「晴士、もう焼き鳥屋着いてる?」
『いま来たとこ。状況はおっちゃんに聞いてるから大丈夫だよー』
「悪いな、もう少ししたら戻るから」
『ほーい! じゃあ後で』

電話を切ると、自販機でブラックコーヒーとカフェオレを買う。冷たい外気に晒され続けていたせいか、缶コーヒーの暖かさがじんわりと痛かった。

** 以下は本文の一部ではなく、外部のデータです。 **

`src/rtl/nes_pkg.sv`:
```
// Shared definitions for the NES controller receiver: FSM states, button bit
// positions and the serial frame length.
package nes_pkg;

  localparam int NES_BITS = 8;

  localparam int BTN_A      = 0;
  localparam int BTN_B      = 1;
  localparam int BTN_SELECT = 2;
  localparam int BTN_START  = 3;
  localparam int BTN_UP     = 4;
  localparam int BTN_DOWN   = 5;
  localparam int BTN_LEFT   = 6;
  localparam int BTN_RIGHT  = 7;

  typedef enum logic [2:0] {
    IDLE   = 3'd0,
    LATCH  = 3'd1,
    CLK_LO = 3'd2,
    CLK_HI = 3'd3,
    DONE   = 3'd4
  } nes_state_e;

endpackage

```
`src/rtl/nes_input_sync.sv`:
```
// Two-flop synchroniser for an asynchronous input pin; resets to 1 (released).
module nes_input_sync (
  input  logic clk,
  input  logic rst_n,
  input  logic d_i,
  output logic q_o
);

  logic [1:0] sync_q;

  // Metastability filter: shift the raw pin through two flops.
  always_ff @(posedge clk or negedge rst_n) begin
    if (!rst_n) begin
      sync_q <= 2'b11;
    end else begin
      sync_q <= {sync_q[0], d_i};
    end
  end

  assign q_o = sync_q[1];

endmodule

```
`src/rtl/nes_controller_rx.sv`:
```
// NES controller serial receiver: latch, clock out eight bits, present buttons.
// Optional build macro NES_RX_DEBOUNCE_EN: require two identical reads to update.
module nes_controller_rx
  import nes_pkg::*;
#(
  parameter int unsigned HALF_PERIOD = 151
) (
  input  logic                clk,
  input  logic                rst_n,
  input  logic                start,
  input  logic                nes_data,
  output logic                nes_latch,
  output logic                nes_clk,
  output logic [NES_BITS-1:0] buttons,
  output logic                valid,
  output logic                busy
);

  localparam int CNT_W = $clog2(2 * HALF_PERIOD);
  localparam logic [CNT_W-1:0] CNT_LATCH = CNT_W'(2 * HALF_PERIOD - 1);
  localparam logic [CNT_W-1:0] CNT_HALF  = CNT_W'(HALF_PERIOD - 1);

  nes_state_e          state_q, state_d;
  logic [CNT_W-1:0]    cnt_q, cnt_d;
  logic [2:0]          idx_q, idx_d;
  logic [NES_BITS-1:0] shift_q, shift_d;
  logic [NES_BITS-1:0] buttons_q, buttons_d;
  logic                valid_q, valid_d;
  logic                busy_q, busy_d;
  logic                latch_q, latch_d;
  logic                nclk_q, nclk_d;
  logic                data_sync;
  logic                expired;
`ifdef NES_RX_DEBOUNCE_EN
  logic [NES_BITS-1:0] shadow_q, shadow_d;
`endif

  nes_input_sync u_data_sync (
    .clk   (clk),
    .rst_n (rst_n),
    .d_i   (nes_data),
    .q_o   (data_sync)
  );

  assign expired = (cnt_q == '0);

  // Next-state, phase timer and output decode.
  always_comb begin
    state_d   = state_q;
    cnt_d     = expired ? cnt_q : cnt_q - CNT_W'(1);
    idx_d     = idx_q;
    shift_d   = shift_q;
    buttons_d = buttons_q;
    valid_d   = 1'b0;
    latch_d   = latch_q;
    nclk_d    = nclk_q;
`ifdef NES_RX_DEBOUNCE_EN
    shadow_d  = shadow_q;
`endif
    case (state_q)
      IDLE: begin
        if (start) begin
          state_d = LATCH;
          cnt_d   = CNT_LATCH;
          latch_d = 1'b1;
        end else begin
          latch_d = 1'b0;
        end
      end
      LATCH: begin
        if (expired) begin
          latch_d = 1'b0;
          state_d = CLK_LO;
          cnt_d   = CNT_HALF;
          idx_d   = 3'd0;
        end else begin
          latch_d = 1'b1;
        end
      end
      CLK_LO: begin
        if (expired) begin
          // Line is active low; store as 1 = pressed.
          shift_d[idx_q] = ~data_sync;
          nclk_d         = 1'b1;
          state_d        = CLK_HI;
          cnt_d          = CNT_HALF;
        end else begin
          nclk_d = 1'b0;
        end
      end
      CLK_HI: begin
        if (expired) begin
          nclk_d = 1'b0;
          cnt_d  = CNT_HALF;
          if (idx_q == 3'd7) begin
            // Update buttons on entry so they appear together with valid.
            state_d = DONE;
            valid_d = 1'b1;
`ifdef NES_RX_DEBOUNCE_EN
            if (shift_q == shadow_q) begin
              buttons_d = shift_q;
            end else begin
              buttons_d = buttons_q;
            end
            shadow_d = shift_q;
`else
            buttons_d = shift_q;
`endif
          end else begin
            idx_d   = idx_q + 3'd1;
            state_d = CLK_LO;
          end
        end else begin
          nclk_d = 1'b1;
        end
      end
      DONE: begin
        state_d = IDLE;
        cnt_d   = '0;
      end
      default: begin
        state_d = IDLE;
        cnt_d   = '0;
        latch_d = 1'b0;
        nclk_d  = 1'b0;
      end
    endcase
    busy_d = (state_d != IDLE);
  end

  // State and output registers.
  always_ff @(posedge clk or negedge rst_n) begin
    if (!rst_n) begin
      state_q   <= IDLE;
      cnt_q     <= '0;
      idx_q     <= 3'd0;
      shift_q   <= 8'h00;
      buttons_q <= 8'h00;
      valid_q   <= 1'b0;
      busy_q    <= 1'b0;
      latch_q   <= 1'b0;
      nclk_q    <= 1'b0;
    end else begin
      state_q   <= state_d;
      cnt_q     <= cnt_d;
      idx_q     <= idx_d;
      shift_q   <= shift_d;
      buttons_q <= buttons_d;
      valid_q   <= valid_d;
      busy_q    <= busy_d;
      latch_q   <= latch_d;
      nclk_q    <= nclk_d;
    end
  end

`ifdef NES_RX_DEBOUNCE_EN
  // Previous raw read for the two-read agreement filter.
  always_ff @(posedge clk or negedge rst_n) begin
    if (!rst_n) begin
      shadow_q <= 8'h00;
    end else begin
      shadow_q <= shadow_d;
    end
  end
`endif

  assign nes_latch = latch_q;
  assign nes_clk   = nclk_q;
  assign buttons   = buttons_q;
  assign valid     = valid_q;
  assign busy      = busy_q;

endmodule

```
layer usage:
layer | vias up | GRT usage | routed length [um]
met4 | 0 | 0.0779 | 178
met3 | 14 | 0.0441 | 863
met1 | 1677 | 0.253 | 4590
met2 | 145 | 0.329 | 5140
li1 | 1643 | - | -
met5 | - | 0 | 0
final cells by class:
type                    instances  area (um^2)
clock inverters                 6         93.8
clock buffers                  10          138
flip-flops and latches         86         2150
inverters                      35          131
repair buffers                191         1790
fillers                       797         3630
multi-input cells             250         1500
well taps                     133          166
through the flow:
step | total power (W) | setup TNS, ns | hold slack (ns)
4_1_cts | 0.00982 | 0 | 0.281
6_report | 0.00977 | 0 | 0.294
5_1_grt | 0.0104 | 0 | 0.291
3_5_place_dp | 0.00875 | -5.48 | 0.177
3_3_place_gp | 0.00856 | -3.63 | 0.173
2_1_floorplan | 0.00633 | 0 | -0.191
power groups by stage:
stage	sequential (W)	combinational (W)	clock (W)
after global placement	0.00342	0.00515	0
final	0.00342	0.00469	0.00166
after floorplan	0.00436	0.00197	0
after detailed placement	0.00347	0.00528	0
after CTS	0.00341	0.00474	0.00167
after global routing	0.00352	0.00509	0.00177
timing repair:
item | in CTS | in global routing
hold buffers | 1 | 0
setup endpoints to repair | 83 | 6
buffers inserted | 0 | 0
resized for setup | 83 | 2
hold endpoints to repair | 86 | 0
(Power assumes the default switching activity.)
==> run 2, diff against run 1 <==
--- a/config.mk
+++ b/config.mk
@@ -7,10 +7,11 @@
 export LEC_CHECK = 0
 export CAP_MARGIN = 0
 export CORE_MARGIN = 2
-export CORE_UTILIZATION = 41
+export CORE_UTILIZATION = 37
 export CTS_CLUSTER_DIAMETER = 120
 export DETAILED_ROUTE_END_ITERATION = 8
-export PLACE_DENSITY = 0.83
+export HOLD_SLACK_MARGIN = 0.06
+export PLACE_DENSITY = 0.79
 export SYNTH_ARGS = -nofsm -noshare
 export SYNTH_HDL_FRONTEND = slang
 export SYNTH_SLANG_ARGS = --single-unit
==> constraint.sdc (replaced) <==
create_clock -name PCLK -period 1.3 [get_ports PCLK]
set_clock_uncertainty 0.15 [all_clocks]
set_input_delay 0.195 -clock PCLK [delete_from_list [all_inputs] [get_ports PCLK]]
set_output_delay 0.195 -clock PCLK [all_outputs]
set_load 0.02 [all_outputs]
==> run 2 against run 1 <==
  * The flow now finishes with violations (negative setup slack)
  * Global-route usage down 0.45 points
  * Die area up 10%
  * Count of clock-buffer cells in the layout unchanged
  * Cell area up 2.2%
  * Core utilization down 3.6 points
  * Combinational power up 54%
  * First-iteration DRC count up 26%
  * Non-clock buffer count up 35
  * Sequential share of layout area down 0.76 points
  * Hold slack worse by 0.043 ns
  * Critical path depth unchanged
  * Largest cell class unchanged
## src/rtl/rr_mux_arbiter_pkg.sv

```systemverilog
// Shared constants and helpers for the round-robin / fixed-select output arbiter.
package rr_mux_arbiter_pkg;

    localparam logic MODE_FIXED = 1'b0;
    localparam logic MODE_RR    = 1'b1;

    localparam int DEFAULT_WIDTH = 32;
    localparam int DEFAULT_N     = 5;
    localparam int DEFAULT_SELW  = 3;

    // Next channel index after idx, wrapping back to 0 at n.
    function automatic int mod_inc(input int idx, input int n);
        return (idx + 1 >= n) ? 0 : idx + 1;
    endfunction

endpackage

```

## src/rtl/rr_mux_arbiter_pick.sv

```systemverilog
// Rotating priority encoder: first set request at or after base, with wrap-around.
module rr_priority_pick
    import rr_mux_arbiter_pkg::*;
#(
    parameter int N    = DEFAULT_N,
    parameter int SELW = DEFAULT_SELW
) (
    input  logic [N-1:0]    req,
    input  logic [SELW-1:0] base,
    output logic            found,
    output logic [SELW-1:0] index
);

    localparam int IW = $clog2(2 * N);
    localparam logic [SELW:0] N_W = (SELW + 1)'(N);

    logic [2*N-1:0]  doubled;
    logic [IW-1:0]   pos;
    logic [SELW-1:0] offset;
    logic [SELW:0]   sum;

    // Doubling the vector lets a plain scan from base cover the wrap without modulo logic.
    always_comb begin
        doubled = {req, req};
        found   = 1'b0;
        offset  = '0;
        pos     = '0;
        for (int i = N - 1; i >= 0; i--) begin
            pos = IW'(base) + IW'(i);
            if (doubled[pos]) begin
                found  = 1'b1;
                offset = SELW'(i);
            end
        end
        sum = {1'b0, base} + {1'b0, offset};
        if (sum >= N_W) begin
            sum = sum - N_W;
        end
        index = sum[SELW-1:0];
    end

endmodule

```

## src/rtl/rr_mux_arbiter.sv

```systemverilog
// N-input registered selector: fixed Sel forwarding or round-robin arbitration, one output stage.
module rr_mux_arbiter
    import rr_mux_arbiter_pkg::*;
#(
    parameter int WIDTH = DEFAULT_WIDTH,
    parameter int N     = DEFAULT_N,
    parameter int SELW  = DEFAULT_SELW
) (
    input  logic               Clk,
    input  logic               Reset,
    input  logic               Mode,
    input  logic [SELW-1:0]    Sel,
    input  logic [N-1:0]       InValid,
    input  logic [N*WIDTH-1:0] InData,
    output logic [N-1:0]       InReady,
    output logic               OutValid,
    output logic [WIDTH-1:0]   OutData,
    output logic [SELW-1:0]    OutSrc,
    input  logic               OutReady
);

    // Handshake: a word moves on a rising edge when valid and ready are both high in that
    // cycle; ready may depend on valid (round-robin), valid must not wait on ready.

    logic             load;
    logic             fixed_valid;
    logic             rr_found;
    logic [SELW-1:0]  rr_index;
    logic [SELW-1:0]  rr_start;
    logic [SELW-1:0]  last;
    logic             grant;
    logic [SELW-1:0]  grant_idx;
    logic [WIDTH-1:0] grant_data;

    assign load     = !OutValid || OutReady;
    assign rr_start = SELW'(mod_inc(int'(last), N));

    rr_priority_pick #(
        .N    (N),
        .SELW (SELW)
    ) u_pick (
        .req   (InValid),
        .base  (rr_start),
        .found (rr_found),
        .index (rr_index)
    );

    // Sel values at or above N match no channel, so they never produce a grant.
    always_comb begin
        fixed_valid = 1'b0;
        for (int k = 0; k < N; k++) begin
            if (Sel == SELW'(k)) begin
                fixed_valid = InValid[k];
            end
        end
    end

    assign grant     = load && ((Mode == MODE_RR) ? rr_found : fixed_valid);
    assign grant_idx = (Mode == MODE_RR) ? rr_index : Sel;

    always_comb begin
        InReady    = '0;
        grant_data = '0;
        for (int k = 0; k < N; k++) begin
            if (grant_idx == SELW'(k)) begin
                InReady[k] = grant;
                grant_data = InData[k*WIDTH +: WIDTH];
            end
        end
    end

    // Last only advances on round-robin grants so fixed-mode traffic does not disturb rotation.
    always_ff @(posedge Clk or negedge Reset) begin
        if (!Reset) begin
            OutValid <= 1'b0;
            OutData  <= '0;
            OutSrc   <= '0;
            last     <= SELW'(N - 1);
        end else if (load) begin
            if (grant) begin
                OutValid <= 1'b1;
                OutData  <= grant_data;
                OutSrc   <= grant_idx;
                if (Mode == MODE_RR) begin
                    last <= grant_idx;
                end
            end else begin
                OutValid <= 1'b0;
            end
        end
    end

endmodule

```

## config.mk

```make
export PLATFORM = sky130hd
export DESIGN_NAME = rr_mux_arbiter
export DESIGN_NICKNAME = d
export VERILOG_FILES = /design/src/rtl/rr_mux_arbiter_pkg.sv /design/src/rtl/rr_mux_arbiter_pick.sv /design/src/rtl/rr_mux_arbiter.sv
export SDC_FILE = /design/constraint.sdc
export NUM_CORES = 1
export LEC_CHECK = 0
export BUFFER_PORTS_ARGS = -buffer_cell sky130_fd_sc_hd__buf_4
export CORE_ASPECT_RATIO = 1.75
export CORE_MARGIN = 2
export CORE_UTILIZATION = 29
export DETAILED_ROUTE_END_ITERATION = 8
export PLACE_DENSITY_LB_ADDON = 0.12
export RECOVER_POWER = 25
export SYNTH_ARGS = -nofsm -noshare
export SYNTH_HDL_FRONTEND = slang
export SYNTH_SLANG_ARGS = --single-unit
```

## constraint.sdc

```tcl
create_clock -name Clk -period 19.7 [get_ports Clk]
set_input_delay 1.97 -clock Clk [delete_from_list [all_inputs] [get_ports Clk]]
set_output_delay 1.97 -clock Clk [all_outputs]
set_load 0.01 [all_outputs]
```

==> results of run 1 <==
path summary, 6_finish.rpt:
path                            startpoint          end  slack [ns]  cells after the start
worst min-delay path             OutSrc[2]    OutSrc[2]        0.50                      1
worst max register to register     last[0]  OutData[15]       12.07                     28
min in group asynchronous            Reset     OutValid        2.41                      1
worst max-delay path               last[0]   InReady[2]       10.36                     27
max in group asynchronous            Reset  OutData[13]       15.90                      1
worst min register to register   OutSrc[2]    OutSrc[2]        0.50                      1
final cells by class:
cell class	instances	area, um^2	area share (%)
multi-input combinational	339	2860	48.1
timing repair buffer	221	1660	27.8
tap	177	221	3.72
clock buffer	6	139	2.33
clock inverter	2	35.0	0.588
sequential	39	977	16.4
inverter	15	61.3	1.03
cell families after synthesis:
| family | after synthesis | synth area share [%] |
|---|---|---|
| flops | 39 | 23.5 |
| xor+xnor | 3 | 0.632 |
| fa+ha+maj | 10 | 3.19 |
| simple gates | 156 | 16.9 |
| compound gates | 119 | 32.5 |
| buf+inv | 52 | 8.42 |
| mux | 51 | 14.9 |
layer usage:
layer	routed length, um	up-vias
met5	0	-
li1	-	2010
met4	459	0
met1	5580	1998
met2	9050	159
met3	928	18
metrics by stage:
| step | cells | power [W] | utilization, % | hold slack [ns] |
|---|---|---|---|---|
| final | 799 | 0.00134 | 42.6 | 0.501 |
| after global placement | 791 | 0.00124 | 41.4 | 0.477 |
| after floorplan | 430 | 0.00102 | - | 0.510 |
| after global routing | 799 | 0.00144 | 42.6 | 0.502 |
| after detailed placement | 791 | 0.00125 | 41.4 | 0.482 |
| after CTS | 799 | 0.00136 | 42.6 | 0.499 |
synth_stat cells (5+ instances only):
library cell / n
nor2b_1: 7
a21oi_1: 14
o21ai_0: 7
dfrtp_1: 38
a221oi_2: 59
nor2_1: 41
ha_1: 9
mux2_2: 9
mux4_2: 5
nand3_1: 5
nand2_1: 76
buf_6: 10
buf_4: 7
mux2i_1: 9
buf_2: 12
inv_1: 13
clkbuf_1: 5
a31oi_1: 5
mux2_1: 27
a221oi_1: 5
sequential cells by signal (all words and copies together), names as in the netlist:
register  count
OutData      32
OutSrc        3
OutValid      1
last          3
power groups by stage:
| stage | registers, W | clock network [W] | logic, W |
|---|---|---|---|
| 5_1_grt | 0.000153 | 0.000102 | 0.00119 |
| 3_3_place_gp | 0.000147 | 0 | 0.00110 |
| 2_1_floorplan | 0.000163 | 0 | 0.000862 |
| 4_1_cts | 0.000148 | 0.000101 | 0.00111 |
| 6_report | 0.000148 | 0.0000978 | 0.00109 |
| 3_5_place_dp | 0.000149 | 0 | 0.00110 |
==> run metrics, run 1 <==
vias in the first global route=4315; hold_buf cts=0; endpoints failing hold=0; IO Pins=213; Top cell by count, worst path=inv_1; n_diodes=0; clk buf depth=2; max frequency=0.107 GHz; commonest non-fill, non-tap cell in the layout=buf_4; nets@finish=approximately 800; iteration count of the initial detailed-routing pass=4; Mapped Cells=430; failing checks=capacitance limit, slew limit; switching share of total power=a little over half; CP Buf/Inv Count=7; asr flop ratio synth=100%; synthesized area=4160 um^2; initial antenna violation count=0; warnings from Yosys=0; deepest level of the CTS H-tree=2; GR met2 Demand/Resource=39.9%; Slew Viols, Final=40; Worst path max stage delay=0.64 ns; CTS Buf Count=5; unrepaired setup endpoints after global routing=false; final setup TNS=0 ns; critical path arrival=between 7 and 8 ns; GRT Total Usage=20.0%; die height=162 um; Placed Instance Area=5780 um^2; clock root buffer=clkbuf_16; Pwr Density=approximately 220 nW/um^2; status=complete, but fails checks; Avg Cell Area, Syn=9.67 um^2; Post-synth EDFFs=0; Setup Viol. Count Final=0; Yosys top cell area share=22.9%; Top Family by Delay on Critical Path=compound AO/OA/AOI/OAI gates; Worst Setup End Kind=primary output; Routed WL per cell=20.1 um; crit path max fanout=37; top cells by area, synth=dfrtp_1 23%, a221oi_2 21%, mux2_1 7.3%; met3 usage=2.13%; Rows=57; full die area=roughly 15000 um^2; Flop pwr share=11.0%; Seq cells post-synth=39; syn_nets=a little over 600; Hold Path Class=flop to flop; GRT overflow=0; Final period util=a little under half; Sinks on Clock Net=39; critical path required time=17.73 ns; post-DR vias/cell=5.24; largest net degree at the start of global routing=40; Worst-Margin Slew=approximately 2.4 ns; Setup WS post-layout=between 10 and 15 ns; Post-Layout Inst Area=5950 um^2; Int Power=0.000627 W; VDD IR-drop max=209 uV; first-pass GRT wire length=23.5 mm; GR peak layer=met2; commonest non-fill, non-tap cells in the layout=220 x buf_4, 75 x nand2_1, 59 x a221oi_2, 41 x nor2_1, 38 x dfrtp_1; clock share of power=7.3%; via count=4185; die width=approximately 95 um; Sw Pwr=between 0.0007 and 0.0008 W; met1 global-route usage=20.9%; clk_skew=0.00567 ns; Routed WL=around 16 mm; Period minus WS final=between 9 and 10 ns; post-CTS setup buffers=0; share of post-route cells with drive strength above 1=51.9%; Netlist cell types=64; Port Buffers=~210; worst skew pair latency=0.28 ns; slew margin rel.=-61.2%; fill cell count=1441; ANT nets after route=0; area grow syn2layout=43.1%; slowest CP cell=nor2b_1; DRC=0; Crit Path Class=flop to primary output; sequential element share of the synthesized area=23.5%; Initial Utilization=29.8%; Core Area=14000 um^2; Starting DRT DRC Count=approximately 140; Comb pwr share=81.7%; GPL Wtd Cong=0.913; Lkg Pwr=2.65 nW; predominant post-synthesis flop cell=dfrtp_1; Max-Cap Viols=1; CTS tree=done; Post-CTS Resized=0; dpl ws=10.78 ns; crit start category=flop; post-synth top area cell=dfrtp_1; DPL Wire Length=~12 mm; Clock transition at path regs=0.06 ns
(Power assumes the default switching activity.)
==> run 2, diff against run 1 <==
- clock period: 19.7 -> 8.25 ns (I/O delays scaled with it)
==> run 2 against run 1 <==
Cell count grew 0.13%. The flow still finishes with violations (capacitance limit, slew limit). Sequential power rose by 140%. Critical path type unchanged. Worst hold slack improved by 0.0055 ns. Utilization shrank 0.17 points. Clock power grew 91%. First-iteration DRC count decreased by 43%. Via count increased by 0.62%. Largest power group unchanged.
==> run metrics, run 2 (same netlist as run 1, synthesis figures left out) <==
commonest non-fill, non-tap cells in the layout=221 x buf_4, 75 x nand2_1, 59 x a221oi_2, 41 x nor2_1, 38 x dfrtp_1; DRC=0 (unchanged); Core Area=14000 um^2 (unchanged); CTS Buf Count=5 (unchanged); endpoints failing hold=0 (unchanged); Port Buffers=212 (unchanged); commonest non-fill, non-tap cell in the layout=buf_4; Starting DRT DRC Count=81 (-43%); vias in the first global route=4417 (+2.4%); Routed WL=15.8 mm (-1.1%); GRT Total Usage=20.1% (+0.048 points); Initial Utilization=29.8% (unchanged); Rows=57 (unchanged); Worst Hold Path Cells=1 (unchanged); Hold Path Class=flop to flop; Lkg Pwr=2.64 nW (-0.32%); Period minus WS final=about 7.5 ns; final setup TNS=0 ns (unchanged); post-CTS setup buffers=0 (unchanged); Top Family by Delay on Critical Path=compound AO/OA/AOI/OAI gates; slowest CP cell=a2111oi_1; IO Pins=213 (unchanged); iteration count of the initial detailed-routing pass=4 (unchanged); VDD IR-drop max=493 uV (+140%); Sinks on Clock Net=39 (unchanged); critical path arrival=6.71 ns (-0.66 ns); Routed WL per cell=19.8 um (-1.3%); crit start category=flop; status=complete, but fails checks; Clock transition at path regs=0.06 ns (about the same); DPL Wire Length=12.5 mm (+1.5%); post-DR vias/cell=5.26 (+0.50%); area grow syn2layout=42.5%; clk buf depth=2 (unchanged); ANT nets after route=0 (unchanged); die width=94.5 um (unchanged); R2R cell count=27 (-3.6%); nets@finish=804 (+0.12%); Crit Path Class=flop to primary output; share of post-route cells with drive strength above 1=52.2% (+0.24 points); CP Depth=25 (-7.4%); Setup Viol. Count Final=0 (unchanged); full die area=15400 um^2 (unchanged); Worst Setup End Kind=primary output; largest net degree at the start of global routing=40 (unchanged); Top cell by count, worst path=inv_1; Worst path max stage delay=0.56 ns (-0.08 ns); worst skew pair latency=0.28 ns (about the same); CP Buf/Inv Count=6 (-1); n_diodes=0 (unchanged); Slew Viols, Final=40 (unchanged); max frequency=0.133 GHz; first-pass GRT wire length=23.9 mm (+1.3%); die height=162 um (unchanged); crit path max fanout=14 (-62%); unrepaired setup endpoints after global routing=false; critical path required time=7.42 ns (-10.31 ns); initial antenna violation count=0 (unchanged); Worst-Margin Slew=2.31 ns (-0.105 ns); top flop regs=OutData: 32 flops, OutSrc: 3 flops, last: 3 flops; Final period util=roughly 91%; GPL Wtd Cong=0.912 (-0.11%); deepest level of the CTS H-tree=2 (unchanged); CTS tree=done; clock root buffer=clkbuf_16; slew margin rel.=-54.2% (+7.0 points); Pwr Density=537 nW/um^2 (+140%); Largest Register=OutData; via count=4211 (+0.62%); hold_ws=0.506 ns (+0.00551 ns); max reg flops=32 (unchanged); Max-Cap Viols=1 (unchanged); GRT overflow=0 (unchanged); clk_skew=0.00274 ns (-0.00293 ns); failing checks=capacitance limit, slew limit
==> run 2: cell types whose count changed in the layout (fill, tap and decap cells not counted) <==
cell / delta
clkinv_2: +2
nor2b_2: +1
clkbuf_8: -1
buf_4: +1
nor2b_1: -1
bufinv_16: -1
==> run 2: per-layer routing <==
layer	vias to the layer above	GRT usage (%)	routed length (um)
met5	-	0	0
li1	2011	-	-
met3	32	1.90	802
met2	158	39.0	8710
met1	2010	20.9	5620
met4	0	9.62	710
==> run 2: path summary, 6_finish.rpt <==
kind	startpoint	slack (ns)	to
worst min register to register	OutSrc[2]	0.51	OutSrc[2]
max in group asynchronous	Reset	5.69	OutData[13]
worst max register to register	last[0]	1.01	OutData[22]
min in group asynchronous	Reset	1.23	OutValid
worst max-delay path	last[0]	0.72	InReady[3]
worst min-delay path	OutSrc[2]	0.51	OutSrc[2]
==> run 2: stage by stage <==
| step | utilization [%] | setup slack [ns] | cells | instance area, um^2 | power, W |
|---|---|---|---|---|---|
| 2_1_floorplan | - | 1.55 | 430 | 4160 | 0.00245 |
| 3_3_place_gp | 41.4 | 0.992 | 792 | 5790 | 0.00300 |
| 3_5_place_dp | 41.4 | 0.835 | 792 | 5790 | 0.00303 |
| 4_1_cts | 42.4 | 0.504 | 800 | 5930 | 0.00323 |
| 6_report | 42.4 | 0.718 | 800 | 5930 | 0.00318 |
| 5_1_grt | 42.4 | 0.162 | 800 | 5930 | 0.00344 |
==> run 2: report_power, final <==
| group | leakage [nW] | internal (W) | switching, W |
|---|---|---|---|
| Combinational | 2.12 | 0.00106 | 0.00158 |
| Sequential | 0.448 | 0.000294 | 0.0000580 |
| Clock | 0.0733 | 0.000110 | 0.0000764 |
==> run 2: final cells by class <==
type	count	area, um^2
fillers	1422	8050
multi-input cells	339	2870
repair buffers	222	1660
flip-flops and latches	39	977
well taps	177	221
clock buffers	5	125
inverters	15	61.3
clock inverters	3	15.0
==> run 2: timing repair <==
item	CTS	global route
hold buffers	0	0
setup endpoints to repair	0	5
resized for setup	0	1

10代半ばの女の子を一人で公園に残しているので、モタモタしている暇はない。

「何やってんだか」

公園への道を引き返しながら、頭に浮かんだ言葉を呟いてみる。吐き出した分だけ深く息を吸うと、微かに残っていた酔いまで醒めていく。


店の外へ出たのは、晴士に電話するためだった。すぐに戻るつもりだった。アイツが店先で泣いていなければ、今頃は旨い飯とビールと、他愛もない会話を楽しんでいたはずだった。

今後は毎日のように、こんなガキ共の相手をするんだ。……想像しただけで気が滅入る。

先程より大きくため息を吐いたところで、状況は変わらない。空気の冷たさも変わらないから、歩く速度も変えられない。

見限るタイミングは何度もあった。

でも、そうしなかったのは自分だ。


公園へ戻り、2本目のカフェオレを渡し、頃合いになったら焼き鳥屋への道をまた戻る。
大人しくついて来ているかと振り返ると、例の女の子は、店先で会った時よりもスッキリとした表情をしていた。

他人に怒りをぶつけた後なのだから、当然といえば当然。でもまあ、キレられ損にならなくて良かった、と思うことにする。


――なぜ、彼女を放っておけなかったのか。
それは多分、少しだけ同調したから。

人付き合いの中で、作られた自分を演じる人間は少なくない。本心を隠して上辺だけで会話を繋ぐ人もいれば、コミュニティに合わせて自身の雰囲気から何から変える人もいる。
でもそれは、ラクだから、という前提ありきの話だ。

彼女が演じる“彼女”は、見ているこっちが顔をしかめたくなるくらいに、息苦しそうだった。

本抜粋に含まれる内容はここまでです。